Quality by Design Approach to Formulate Empagliflozin-Loaded Chitosan Nanoparticles: In Vitro, In Vivo and Pharmacokinetic Evaluation of Anti-Diabetic Drugs

EMPA-CS-Nps were formulated using ionic gelation method to improve paracellular transport, increase systemic circulation, and better drug accumulation at target site. Formulated polymeric Nps were optimized using quality by design approach (BBD) to achieve the goal of minimum particle size i.e. 152.4 nm and increased %EE. The morphology of optimized Nps was studied using TEM, confirming the spherical shape of the same. The EMPA Nps attained better pharmacokinetic profile along with sustained and controlled in vitro drug release. Present research focuses on formulating the empagliflozin (EMPA) loaded chitosan nanoparticles (CS Nps) using quality by design approach to overcome its innate adverse effects and enhance therapeutic prospects. Box- Behnken design (BBD) suggested quadratic model for fabricating EMPA Nps, by ionic gelation method, showing significant effect of independent variables on responses. The particle size and polydispersity index (PDI) for formulated EMPA loaded CS Nps was 152.4 +/- 0.84 nm and 0.245 +/- 0.005, respectively. The % entrapment efficiency and loading capacity of EMPA Nps was 83.8 +/- 0.002% and 42.9 +/- 0.03 %. Surface morphology of Nps using TEM, DSC and FTIR spectra of pure drug and formulated Nps were studied for further characterization.
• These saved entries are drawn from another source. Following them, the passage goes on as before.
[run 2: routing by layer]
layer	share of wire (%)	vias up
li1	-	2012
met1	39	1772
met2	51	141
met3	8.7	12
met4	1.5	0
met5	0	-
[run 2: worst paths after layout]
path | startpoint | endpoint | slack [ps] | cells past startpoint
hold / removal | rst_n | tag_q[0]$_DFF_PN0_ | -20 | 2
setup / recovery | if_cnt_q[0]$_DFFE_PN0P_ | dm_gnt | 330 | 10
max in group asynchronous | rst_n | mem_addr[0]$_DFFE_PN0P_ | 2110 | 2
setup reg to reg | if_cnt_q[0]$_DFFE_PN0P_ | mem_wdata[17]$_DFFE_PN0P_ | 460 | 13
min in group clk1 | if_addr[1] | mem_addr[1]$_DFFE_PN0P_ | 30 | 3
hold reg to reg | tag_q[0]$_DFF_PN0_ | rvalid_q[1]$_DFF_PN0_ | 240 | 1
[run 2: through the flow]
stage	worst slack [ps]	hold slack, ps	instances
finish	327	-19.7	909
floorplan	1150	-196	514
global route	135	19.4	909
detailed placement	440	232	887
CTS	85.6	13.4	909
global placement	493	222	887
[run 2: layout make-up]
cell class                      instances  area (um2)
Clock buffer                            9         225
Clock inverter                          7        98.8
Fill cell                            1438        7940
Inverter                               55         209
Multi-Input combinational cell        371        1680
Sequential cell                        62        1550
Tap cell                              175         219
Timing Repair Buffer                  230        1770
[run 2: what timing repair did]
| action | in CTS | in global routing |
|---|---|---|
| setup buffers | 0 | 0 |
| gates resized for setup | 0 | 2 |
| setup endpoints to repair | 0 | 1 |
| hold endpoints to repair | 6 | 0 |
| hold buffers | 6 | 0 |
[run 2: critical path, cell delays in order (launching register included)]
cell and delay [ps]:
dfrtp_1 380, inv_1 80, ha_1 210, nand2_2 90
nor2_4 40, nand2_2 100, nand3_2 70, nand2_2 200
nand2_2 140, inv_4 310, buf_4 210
`config.mk`:
```
export PLATFORM = sky130hd
export DESIGN_NAME = song_sequencer
export DESIGN_NICKNAME = d
export VERILOG_FILES = /design/src/rtl/song_pkg.sv /design/src/rtl/tempo_divider.sv /design/src/rtl/song_sequencer.sv
export SDC_FILE = /design/constraint.sdc
export NUM_CORES = 1
export LEC_CHECK = 0
export CAP_MARGIN = 20
export CORE_ASPECT_RATIO = 1.25
export CORE_MARGIN = 2
export CORE_UTILIZATION = 56
export DETAILED_ROUTE_END_ITERATION = 12
export PLACE_DENSITY = 0.82
export SLEW_MARGIN = 40
export SYNTH_ARGS = -nofsm -noshare
export SYNTH_HDL_FRONTEND = slang
export SYNTH_HIERARCHICAL = 1
export SYNTH_SLANG_ARGS = --single-unit
```
`constraint.sdc`:
```
create_clock -name i_clk -period 7.5 [get_ports i_clk]
set_input_delay 1.5 -clock i_clk [delete_from_list [all_inputs] [get_ports i_clk]]
set_output_delay 1.5 -clock i_clk [all_outputs]
set_load 0.02 [all_outputs]
```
In vitro release of EMPA CS Nps showed better release profile than pure EMPA solution when compared in 2 different buffers namely; Phosphate buffer pH 7.4 (85.19 +/- 4.22 %) and HCl buffer pH 1.2 (86.68 +/- 7.33%). Permeability coefficient enhanced by 6.2-fold in case of EMPA CS Nps attributing to increase in intestinal uptake owing to small particle size. The study of pharmacokinetic parameters showed increase in plasma concentration and elimination half -life of EMPA Nps when compared to EMPA suggesting better distribution of drug inside the systemic circulation. The stability study conducted for 90 days showed no variations in the physical stability of Nps. The application of quality by design approach for EMPA loaded CS NPs showed improved permeation, drug release and better pharmacokinetic profile proposing CS as a promising carrier of EMPA for the better efficacy, leading to prospective clinical fate.